After playing for the San Juan Senators in Puerto Rico, Doby rejoined the Eagles in 1946. He made the All-Star roster, batted .360 (fourth in the NNL), hit five home runs (fifth) and led the NNL in triples (six). Manager Biz Mackey led the Eagles, including Doby, Monte Irvin and Johnny Davis, to the Negro World Series championship over Satchel Paige and the Kansas City Monarchs in seven games to conclude the 1946 season. For the Series, Doby hit .372 with one home run, five RBIs, and three stolen bases. Many in the Negro leagues believed Doby or Irvin would be first to break the MLB color barrier, not Robinson. On considering a career in Major League Baseball, Doby said, "I never dreamed that far ahead. Growing up in a segregated society, you couldn't have thought that that was the way it was going to be. There was no bright spot as far as looking at baseball until Mr. Robinson got the opportunity to play in Montreal in '46."

==Major League Baseball career==

===Integration of American League (1947)===
Cleveland Indians owner and team president Bill Veeck proposed integrating baseball in 1942, which had been informally segregated since the turn of the century, but this was rejected by Commissioner Kenesaw Mountain Landis. Veeck had begun the process of finding a young, talented player from the Negro leagues, and told a reporter in Cleveland that he would integrate the Indians' roster if he could find a black player with the necessary talent level who could withstand the taunts and pressure of being the first black athlete in the AL. The reporter suggested Doby, whom Veeck had seen at the Great Lakes Naval Training School. Doby's name was also mentioned when Veeck talked with reporters who covered the Negro leagues. Indians scout Bill Killefer rated Doby favorably and perhaps just as important for Veeck, reported Doby's off-field behavior was not a concern. The Dodgers rated Doby their top young Negro league prospect. But unlike the Brooklyn Dodgers' Branch Rickey, who signed Robinson one full season before bringing him to the National League, Veeck used a different strategy, letting Doby remain with the Eagles instead of bringing him through the Indians' farm system. He told the Pittsburgh Courier, "One afternoon when the team trots out on the field, a Negro player will be out there with it."

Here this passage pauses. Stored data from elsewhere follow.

## config.mk

```make
export PLATFORM = sky130hd
export DESIGN_NAME = reg_rw_ctrl_flat
export DESIGN_NICKNAME = d
export VERILOG_FILES = /design/src/rtl/reg_rw_pkg.sv /design/src/rtl/reg_rw_ctrl_if.sv /design/src/rtl/reg_rw_ctrl_resp_fifo.sv /design/src/rtl/reg_rw_ctrl.sv /design/src/flat_wrapper.sv
export SDC_FILE = /design/constraint.sdc
export NUM_CORES = 1
export LEC_CHECK = 0
export BUFFER_PORTS_ARGS = -buffer_cell sky130_fd_sc_hd__buf_2
export CORE_UTILIZATION = 56
export CTS_CLUSTER_SIZE = 16
export DETAILED_ROUTE_END_ITERATION = 16
export GPL_ROUTABILITY_DRIVEN = 0
export MAX_ROUTING_LAYER = met4
export PLACE_DENSITY_LB_ADDON = 0.05
export SYNTH_ARGS = -nofsm -noshare
export SYNTH_HDL_FRONTEND = slang
export SYNTH_SLANG_ARGS = --single-unit
export TNS_END_PERCENT = 10
```

## constraint.sdc

```tcl
create_clock -name clk -period 3.7 [get_ports clk]
set_input_delay 0.555 -clock clk [delete_from_list [all_inputs] [get_ports clk]]
set_output_delay 0.555 -clock clk [all_outputs]
set_load 0.01 [all_outputs]
```

## src/rtl/reg_rw_pkg.sv

```systemverilog
// reg_rw_pkg: shared opcodes and response record for the register-array front end.
package reg_rw_pkg;
    localparam logic OP_READ  = 1'b0;
    localparam logic OP_WRITE = 1'b1;
    localparam int RESP_W = 32;
    typedef struct packed {
        logic              err;
        logic [RESP_W-1:0] data;
    } resp_t;
endpackage

```

## src/rtl/reg_rw_ctrl_if.sv

```systemverilog
// reg_rw_ctrl_if: request/response handshake bundle between the extern datapath and the front end.
interface reg_rw_ctrl_if #(
    parameter int WIDTH   = 32,
    parameter int INDEX_W = 32
);
    logic               req_valid;
    logic               req_ready;
    logic               req_op;
    logic [INDEX_W-1:0] req_index;
    logic [WIDTH-1:0]   req_data;
    logic               resp_valid;
    logic               resp_ready;
    logic [WIDTH-1:0]   resp_data;
    logic               resp_err;
    modport master (
        output req_valid, req_op, req_index, req_data, resp_ready,
        input  req_ready, resp_valid, resp_data, resp_err
    );
    modport slave (
        input  req_valid, req_op, req_index, req_data, resp_ready,
        output req_ready, resp_valid, resp_data, resp_err
    );
endinterface

```

## src/rtl/reg_rw_ctrl_resp_fifo.sv

```systemverilog
// resp_fifo: synchronous response FIFO; head word visible the cycle after push, zero when empty.
module resp_fifo #(
    parameter int DEPTH = 4,
    parameter int W     = 33
) (
    input  logic         clk,
    input  logic         rst,
    input  logic         push,
    input  logic [W-1:0] din,
    input  logic         pop,
    output logic         valid,
    output logic [W-1:0] dout
);
    localparam int AW = DEPTH > 1 ? $clog2(DEPTH) : 1;
    localparam int CW = $clog2(DEPTH + 1);
    logic [W-1:0]  mem [DEPTH];
    logic [AW-1:0] wr_ptr, rd_ptr;
    logic [CW-1:0] count, count_nxt;
    logic          do_pop;
    function automatic logic [AW-1:0] inc(input logic [AW-1:0] p);
        return (p == AW'(DEPTH - 1)) ? '0 : p + 1'b1;
    endfunction
    assign do_pop    = pop & valid;
    assign count_nxt = count + CW'(push) - CW'(do_pop);
    assign dout      = valid ? mem[rd_ptr] : '0;
    always_ff @(posedge clk)
        if (push) mem[wr_ptr] <= din;
    always_ff @(posedge clk) begin
        if (rst) begin
            wr_ptr <= '0;
            rd_ptr <= '0;
            count  <= '0;
            valid  <= 1'b0;
        end else begin
            if (push) wr_ptr <= inc(wr_ptr);
            if (do_pop) rd_ptr <= inc(rd_ptr);
            count <= count_nxt;
            valid <= count_nxt != '0;
        end
    end
endmodule

```

## src/rtl/reg_rw_ctrl.sv

```systemverilog
// reg_rw_ctrl: range-checked BRAM request front end with credit-limited, in-order response buffering.
module reg_rw_ctrl
    import reg_rw_pkg::*;
#(
    parameter int L2_DEPTH = 8,
    parameter int WIDTH    = 32,
    parameter int INDEX_W  = 32,
    parameter int CREDITS  = 4
) (
    input  logic                clk,
    input  logic                rst,
    reg_rw_ctrl_if.slave        bus,
    output logic                bram_en,
    output logic                bram_we,
    output logic [L2_DEPTH-1:0] bram_addr,
    output logic [WIDTH-1:0]    bram_din,
    output logic                bram_regce,
    output logic                bram_rst,
    input  logic [WIDTH-1:0]    bram_dout
);
    localparam int CW = $clog2(CREDITS + 1);
    logic [CW-1:0]  credit_cnt;
    logic           accept, pop, in_range;
    logic           v1, v2, e1, e2;
    logic [WIDTH:0] head;
    assign bus.req_ready = (credit_cnt < CW'(CREDITS)) & ~rst;
    assign accept        = bus.req_valid & bus.req_ready;
    assign pop           = bus.resp_valid & bus.resp_ready;
    assign in_range      = (bus.req_index >> L2_DEPTH) == '0;
    assign bram_en    = accept & in_range;
    assign bram_we    = bram_en & (bus.req_op == OP_WRITE);
    assign bram_addr  = bus.req_index[L2_DEPTH-1:0];
    assign bram_din   = bus.req_data;
    assign bram_regce = 1'b1;
    assign bram_rst   = rst;
    always_ff @(posedge clk) begin
        if (rst) credit_cnt <= '0;
        else credit_cnt <= credit_cnt + CW'(accept) - CW'(pop);
    end
    // Two stages match the BRAM read latency so err lines up with bram_dout.
    always_ff @(posedge clk) begin
        if (rst) begin
            v1 <= 1'b0;
            e1 <= 1'b0;
            v2 <= 1'b0;
            e2 <= 1'b0;
        end else begin
            v1 <= accept;
            e1 <= ~in_range;
            v2 <= v1;
            e2 <= e1;
        end
    end
    resp_fifo #(.DEPTH(CREDITS), .W(WIDTH + 1)) u_fifo (
        .clk   (clk),
        .rst   (rst),
        .push  (v2),
        .din   ({e2, e2 ? '0 : bram_dout}),
        .pop   (bus.resp_ready),
        .valid (bus.resp_valid),
        .dout  (head)
    );
    assign {bus.resp_err, bus.resp_data} = head;
endmodule

```

## src/flat_wrapper.sv

```systemverilog
// flat-port wrapper written by rule: the top's interface ports become plain ports
module reg_rw_ctrl_flat import reg_rw_pkg::*;
#(
    parameter int L2_DEPTH = 8,
    parameter int WIDTH    = 32,
    parameter int INDEX_W  = 32,
    parameter int CREDITS  = 4
)
  (clk, rst, bram_en, bram_we, bram_addr, bram_din, bram_regce, bram_rst, bram_dout, bus_req_valid, bus_req_op, bus_req_index, bus_req_data, bus_resp_ready, bus_req_ready, bus_resp_valid, bus_resp_data, bus_resp_err);
  reg_rw_ctrl_if #(.WIDTH(WIDTH), .INDEX_W(INDEX_W)) bus_i ();
  input  logic clk;
  input  logic rst;
  output logic bram_en;
  output logic bram_we;
  output logic [L2_DEPTH-1:0] bram_addr;
  output logic [WIDTH-1:0] bram_din;
  output logic bram_regce;
  output logic bram_rst;
  input  logic [WIDTH-1:0] bram_dout;
  input wire logic [$bits(bus_i.req_valid)-1:0] bus_req_valid;
  input wire logic [$bits(bus_i.req_op)-1:0] bus_req_op;
  input wire logic [$bits(bus_i.req_index)-1:0] bus_req_index;
  input wire logic [$bits(bus_i.req_data)-1:0] bus_req_data;
  input wire logic [$bits(bus_i.resp_ready)-1:0] bus_resp_ready;
  output wire logic [$bits(bus_i.req_ready)-1:0] bus_req_ready;
  output wire logic [$bits(bus_i.resp_valid)-1:0] bus_resp_valid;
  output wire logic [$bits(bus_i.resp_data)-1:0] bus_resp_data;
  output wire logic [$bits(bus_i.resp_err)-1:0] bus_resp_err;
  assign bus_i.req_valid = bus_req_valid;
  assign bus_i.req_op = bus_req_op;
  assign bus_i.req_index = bus_req_index;
  assign bus_i.req_data = bus_req_data;
  assign bus_i.resp_ready = bus_resp_ready;
  assign bus_req_ready = bus_i.req_ready;
  assign bus_resp_valid = bus_i.resp_valid;
  assign bus_resp_data = bus_i.resp_data;
  assign bus_resp_err = bus_i.resp_err;
  reg_rw_ctrl #(.L2_DEPTH(L2_DEPTH), .WIDTH(WIDTH), .INDEX_W(INDEX_W), .CREDITS(CREDITS)) u_core (.clk(clk), .rst(rst), .bus(bus_i), .bram_en(bram_en), .bram_we(bram_we), .bram_addr(bram_addr), .bram_din(bram_din), .bram_regce(bram_regce), .bram_rst(bram_rst), .bram_dout(bram_dout));
endmodule
```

While Rickey declined to pay for the purchasing rights of Robinson while he played for the Kansas City Monarchs, Veeck was "determined to buy Doby's contract from the Eagles" and had no problem paying purchasing rights. Effa Manley, business manager for the Eagles, believed her club's close relationship with the New York Yankees might put Doby in a Yankees uniform, but they did not take interest in him. Veeck finalized a contract deal for Doby with Manley on July 3, 1947. Veeck paid her a total of $15,000 for her second baseman—$10,000 for taking him from the Eagles and another $5,000 once it was determined he would stay with the Indians for at least 30 days. After Manley agreed to Veeck's offer, she stated to him, "If Larry Doby were white and a free agent, you'd give him $100,000 to sign as a bonus." The press were not told that Doby had been signed by the Indians as Veeck wanted to manage how fans in Cleveland would be introduced to Doby. "I moved slowly and carefully, perhaps even timidly", Veeck said. The Eagles had a doubleheader on July 4 but Doby, who had a .415 batting average and 14 home runs to that point in the season, only played in the first as Veeck sent his assistant and public relations personnel member, Louis Jones, for Doby. The two took a train from Newark to Chicago where the Indians were scheduled to play the Chicago White Sox the next day.

On July 5, with the Indians in Chicago in the midst of a road trip, Doby made his debut as the second black baseball player after Robinson to play in the majors after establishment of the baseball color line. Veeck hired two plainclothes police officers to accompany Doby as he went to Comiskey Park. Player-manager Lou Boudreau initially had a hard time finding a place in the lineup for Doby, who had played second base and shortstop for most of his career. Boudreau himself was the regular shortstop, while Joe Gordon was the second baseman. That day, Doby met his new teammates for the first time. "I walked down that line, stuck out my hand, and very few hands came back in return. Most of the ones that did were cold-fish handshakes, along with a look that said, 'You don't belong here", Doby reminisced years later. Four of Doby's teammates did not shake his hand, and of those, two turned their backs to Doby when he tried to introduce himself. During warm-ups, Doby languished for minutes while his teammates interacted with one another. Not until Joe Gordon asked Doby to play catch with him was Doby given the chance to engage. Gordon befriended Doby and became one of his closest friends on the team.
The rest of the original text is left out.